#104 「絶対的な孤独」を校内キャラの裏に宿す高校生たちとぼくらはどう向き合えるのか?

石井さま

前回の石井さんの文章にあった「校内で都合の良いキャラ設定」というのは印象的ですね。その都合よいキャラの範囲内で暴走し、自分の役割が終わったと判断したら、そうした空気を読んでおとなしくなる。

また、面談や個別トークで「本当は◯◯は嫌い」的発言は日常的であり、表面上は嫌いだと見破られないよう賑やかなキャラが本音を覆う。そんな感じで日々の学校生活を送っていると、そりゃあ疲れるし場合によっては不登校にもなるよと思います。

都合いいキャラの奥の奥に隠れたその子の絶対的孤独を引き出すのが僕はとても好きです。最近の僕の保護者面談中心の動きからするとそうした瞬間とはなかなか出会えないんだけど、それでもやはりその絶対的孤独に出会える時はあります。

それは、生徒との一対一トークの中で生じるんだけど、いま振り返ると、僕も同じ地平で愚痴や弱音を吐いている時が多い。

そんな僕の弱音にやさしく寄り添うようにして、絶対的孤独の生徒たちは、なにかのアニメキャラのセリフを引用したりしつつ、日々の寂しさを漏らす。なにかのアニメキャラの物真似をしつつ、そのアニメキャラはそこまで孤独じゃないだろうと僕が訝るほど、キャラの孤独を演出して。

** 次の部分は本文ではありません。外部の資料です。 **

[config.mk]
export PLATFORM = sky130hd
export DESIGN_NAME = nmea_sentence_checker_top
export DESIGN_NICKNAME = d
export VERILOG_FILES = /design/src/hdl/nsc_pkg.sv /design/src/hdl/nsc_front.sv /design/src/hdl/nsc_queue.sv /design/src/hdl/nsc_back.sv /design/src/hdl/nmea_sentence_checker_top.sv
export VERILOG_INCLUDE_DIRS = /design/src /design/src/hdl
export SDC_FILE = /design/constraint.sdc
export NUM_CORES = 1
export LEC_CHECK = 0
export BUFFER_PORTS_ARGS = -buffer_cell sky130_fd_sc_hd__buf_2
export CAP_MARGIN = 20
export CELL_PAD_IN_SITES_DETAIL_PLACEMENT = 2
export CELL_PAD_IN_SITES_GLOBAL_PLACEMENT = 2
export CORE_MARGIN = 3
export CORE_UTILIZATION = 41
export DETAILED_ROUTE_END_ITERATION = 10
export PLACE_DENSITY_LB_ADDON = 0.05
export SLEW_MARGIN = 10
export SYNTH_ARGS = -nofsm -noshare
export SYNTH_HDL_FRONTEND = slang
export SYNTH_HIERARCHICAL = 1
export SYNTH_SLANG_ARGS = --single-unit
[constraint.sdc]
create_clock -name clk -period 8.9 [get_ports clk]
set_input_delay 1.78 -clock clk [delete_from_list [all_inputs] [get_ports clk]]
set_output_delay 1.78 -clock clk [all_outputs]
set_load 0.005 [all_outputs]
[src/hdl/assert_macros.svh]
// Assertion helpers, clocked on clk and disabled while rst_n is low.
`ifndef ASSERT_MACROS_SVH
`define ASSERT_MACROS_SVH

// Check that an expression holds at every clock edge.
`define ASSERT_ALWAYS(label, expr, msg) \
  label: assert property (@(posedge clk) disable iff (!rst_n) (expr)) else $error(msg);

// Check that a consequent holds whenever an antecedent holds.
`define ASSERT_IMPLY(label, ante, cons, msg) \
  `ASSERT_ALWAYS(label, !(ante) || (cons), msg)

`endif

[src/hdl/nsc_pkg.sv]
package nsc_pkg;

  localparam int MAX_SENTENCE_LEN_DEF = 128;
  localparam int MAX_FIELDS_DEF       = 32;
  localparam int MAX_FIELD_LEN_DEF    = 16;

  // token position register; all ones marks a dropped field or tail
  localparam int            TPOS_W   = 5;
  localparam logic [TPOS_W-1:0] POS_DROP = '1;

  localparam int QUEUE_DEPTH = 2;

  localparam logic [7:0] CH_NUL   = 8'h00;
  localparam logic [7:0] CH_DOLLAR = 8'h24;
  localparam logic [7:0] CH_STAR  = 8'h2A;
  localparam logic [7:0] CH_COMMA = 8'h2C;

  localparam logic KIND_CHAR   = 1'b0;
  localparam logic KIND_STATUS = 1'b1;

  localparam logic [2:0] ST_OK        = 3'd0;
  localparam logic [2:0] ST_MISMATCH  = 3'd1;
  localparam logic [2:0] ST_NO_DIGITS = 3'd2;
  localparam logic [2:0] ST_EMPTY     = 3'd3;
  localparam logic [2:0] ST_TOO_LONG  = 3'd4;
  localparam logic [2:0] ST_TRUNCATED = 3'd5;
  localparam logic [2:0] ST_FIELD_OVF = 3'd6;

  typedef struct packed {
    logic [7:0] char_in;
    logic       end_of_string;
  } in_item_t;

  typedef struct packed {
    logic        kind;
    logic [7:0]  char_out;
    logic [4:0]  field_number;
    logic [3:0]  char_position;
    logic [7:0]  computed_sum;
    logic [15:0] received_sum;
    logic [5:0]  fields_found;
    logic [2:0]  status;
  } out_item_t;

  // classified character passed from front to back
  typedef struct packed {
    logic [7:0] chr;
    logic       eos;
    logic       nul;
    logic       is_dollar;
    logic       is_star;
    logic       is_comma;
    logic       hex_ok;
    logic [3:0] nibble;
  } cls_item_t;

endpackage

[src/hdl/nsc_front.sv]
module nsc_front (
  input  nsc_pkg::in_item_t  item,
  output nsc_pkg::cls_item_t cls
);

  logic [7:0] c;
  assign c = item.char_in;

  always_comb begin
    cls           = '0;
    cls.chr       = c;
    cls.eos       = item.end_of_string;
    cls.nul       = (c == nsc_pkg::CH_NUL);
    cls.is_dollar = (c == nsc_pkg::CH_DOLLAR);
    cls.is_star   = (c == nsc_pkg::CH_STAR);
    cls.is_comma  = (c == nsc_pkg::CH_COMMA);
    if (c >= 8'h30 && c <= 8'h39) begin
      cls.hex_ok = 1'b1;
      cls.nibble = c[3:0];
    end else if ((c >= 8'h61 && c <= 8'h66) || (c >= 8'h41 && c <= 8'h46)) begin
      cls.hex_ok = 1'b1;
      cls.nibble = c[3:0] + 4'd9;
    end
  end

endmodule

[src/hdl/nsc_queue.sv]
module nsc_queue #(
  parameter int DEPTH = nsc_pkg::QUEUE_DEPTH
) (
  input  logic               clk,
  input  logic               rst_n,
  input  logic               push,
  input  nsc_pkg::cls_item_t push_data,
  output logic               full,
  input  logic               pop,
  output logic               not_empty,
  output nsc_pkg::cls_item_t pop_data
);

  localparam int PTR_W = (DEPTH > 1) ? $clog2(DEPTH) : 1;
  localparam int CNT_W = $clog2(DEPTH + 1);

  nsc_pkg::cls_item_t mem [DEPTH];
  logic [PTR_W-1:0] wr_ptr_r, wr_ptr_nxt;
  logic [PTR_W-1:0] rd_ptr_r, rd_ptr_nxt;
  logic [CNT_W-1:0] count_r, count_nxt;

  assign full      = (count_r == CNT_W'(DEPTH));
  assign not_empty = (count_r != '0);
  assign pop_data  = mem[rd_ptr_r];

  always_comb begin
    wr_ptr_nxt = wr_ptr_r;
    rd_ptr_nxt = rd_ptr_r;
    count_nxt  = count_r;
    if (push) begin
      wr_ptr_nxt = (wr_ptr_r == PTR_W'(DEPTH - 1)) ? '0 : wr_ptr_r + 1'b1;
    end
    if (pop) begin
      rd_ptr_nxt = (rd_ptr_r == PTR_W'(DEPTH - 1)) ? '0 : rd_ptr_r + 1'b1;
    end
    if (push && !pop) begin
      count_nxt = count_r + 1'b1;
    end else if (pop && !push) begin
      count_nxt = count_r - 1'b1;
    end
  end

  always_ff @(posedge clk) begin
    if (!rst_n) begin
      wr_ptr_r <= '0;
      rd_ptr_r <= '0;
      count_r  <= '0;
    end else begin
      wr_ptr_r <= wr_ptr_nxt;
      rd_ptr_r <= rd_ptr_nxt;
      count_r  <= count_nxt;
    end
  end

  always_ff @(posedge clk) begin
    if (push) begin
      mem[wr_ptr_r] <= push_data;
    end
  end

endmodule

その時の「キャラ」は、自分が演出する「校内キャラ」でもなくアニメキャラでもなく、その生徒さん自身の魂の叫びだったりします。

田中俊英

田中さん

ぼくは、ひきこもりの子供をもつ保護者向けのセミナーを担当することが多いんだけど。セミナーの中で、家での子供の様子だけで、子供を見立ててしまうと大きな間違いを犯しますよ、子供(人)は、環境で大きく変わるんです、と注意しています。

特に、ひきこもりの若者たちは親への復讐心や申し訳なさで、例えば「絶対笑わないキャラ」などで固定化しています。その笑わない子供を見て「この子は病気ではないか?」と考えるのは違いますよ、キャラに振り回されちゃダメですよ、ということです。

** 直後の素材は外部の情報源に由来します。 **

### src/sv/sump_command_capture_engine_defines.svh
// assertion macros shared by the capture engine modules
`ifndef SUMP_COMMAND_CAPTURE_ENGINE_DEFINES_SVH
`define SUMP_COMMAND_CAPTURE_ENGINE_DEFINES_SVH
`ifndef ASSERT_OFF
// same-cycle implication
`define SCE_ASSERT_IMP(lbl, clk, rst_n, ante, cons) \
    lbl: assert property (@(posedge clk) disable iff (!rst_n) (ante) |-> (cons)) \
        else $error("sce assertion failed");
// next-cycle implication
`define SCE_ASSERT_NXT(lbl, clk, rst_n, ante, cons) \
    lbl: assert property (@(posedge clk) disable iff (!rst_n) (ante) |=> (cons)) \
        else $error("sce assertion failed");
`else
`define SCE_ASSERT_IMP(lbl, clk, rst_n, ante, cons)
`define SCE_ASSERT_NXT(lbl, clk, rst_n, ante, cons)
`endif
`endif

### src/sv/sce_pkg.sv
// shared types, constants and reply tables of the capture engine
package sce_pkg;

    localparam int DEF_BUFFER_BYTES = 4096;
    localparam int DEF_CLOCK_SCALE  = 12;
    localparam int SYSTEM_MHZ       = 48;
    localparam int PROBE_COUNT      = 8;
    localparam int RESET_RUN_LIMIT  = 5;
    localparam int ID_LEN           = 4;
    localparam int META_LEN         = 27;
    localparam int QUEUE_DEPTH      = 4;

    // host command bytes
    localparam logic [7:0] OPC_RESET      = 8'h00;
    localparam logic [7:0] OPC_ARM        = 8'h01;
    localparam logic [7:0] OPC_ID         = 8'h02;
    localparam logic [7:0] OPC_META       = 8'h04;
    localparam logic [7:0] OPC_DIVIDER    = 8'h80;
    localparam logic [7:0] OPC_LENGTH     = 8'h81;
    localparam logic [7:0] OPC_TRIG_MASK  = 8'hC0;
    localparam logic [7:0] OPC_TRIG_VALUE = 8'hC1;

    typedef enum logic [1:0] {
        OP_CMD   = 2'd0,
        OP_TICK  = 2'd1,
        OP_DRAIN = 2'd2,
        OP_NONE  = 2'd3
    } op_t;

    typedef enum logic [3:0] {
        MODE_IDLE    = 4'b0001,
        MODE_WAIT    = 4'b0010,
        MODE_CAPTURE = 4'b0100,
        MODE_DONE    = 4'b1000
    } mode_t;

    typedef enum logic [1:0] {
        JOB_ID      = 2'd0,
        JOB_META    = 2'd1,
        JOB_CAPTURE = 2'd2
    } job_kind_t;

    typedef struct packed {
        job_kind_t kind;
        logic      last;
    } job_ctrl_t;

    function automatic logic [7:0] id_byte(input logic [1:0] idx);
        logic [7:0] b;
        case (idx)
            2'd0:    b = 8'h31;
            2'd1:    b = 8'h41;
            2'd2:    b = 8'h4C;
            default: b = 8'h53;
        endcase
        return b;
    endfunction

    function automatic logic [7:0] meta_byte(input logic [4:0] idx,
                                             input logic [31:0] buf_bytes,
                                             input logic [31:0] rate);
        logic [7:0] b;
        case (idx)
            5'd0:    b = 8'h01;
            5'd1:    b = 8'h4D;
            5'd2:    b = 8'h43;
            5'd3:    b = 8'h48;
            5'd4:    b = 8'h43;
            5'd5:    b = 8'h4B;
            5'd6:    b = 8'h00;
            5'd7:    b = 8'h02;
            5'd8:    b = 8'h30;
            5'd9:    b = 8'h2E;
            5'd10:   b = 8'h31;
            5'd11:   b = 8'h00;
            5'd12:   b = 8'h21;
            5'd13:   b = buf_bytes[31:24];
            5'd14:   b = buf_bytes[23:16];
            5'd15:   b = buf_bytes[15:8];
            5'd16:   b = buf_bytes[7:0];
            5'd17:   b = 8'h23;
            5'd18:   b = rate[31:24];
            5'd19:   b = rate[23:16];
            5'd20:   b = rate[15:8];
            5'd21:   b = rate[7:0];
            5'd22:   b = 8'h40;
            5'd23:   b = 8'(PROBE_COUNT);
            5'd24:   b = 8'h41;
            5'd25:   b = 8'h02;
            default: b = 8'h00;
        endcase
        return b;
    endfunction

endpackage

同じように集団の中で楽しそうにしているからあの子は大丈夫、それも違うわけですよね。学校では、青春を謳歌するリア充キャラを作ってるだけかもしれない。会話を聞いていると何らかの役割を担ったポジション・トークだったりする。

生徒は学校の中にいるから生徒なのであって、家に帰ったら息子や娘というキャラに戻る。「!」今、「戻る」と書いて、ハッとしたけど“素の自分に戻れる場所”がない子たちがいますよね。田中さんがよく言う、「家が安心で安全な居場所じゃない子たち」がそうだし、学校がそうじゃない生徒も多い。

“素の自分に戻れる場所”をみんなが求めていて、Twitterに裏アカを作るんだろうね。そして、素の自分がどんなだったかを見失っている生徒・若者も多いような気がする。

田中さんの言う「絶対的孤独を引き出す」というのは、“素の自分に戻れる場所”を一時的に提供できているんだろうね。それどうやってるの?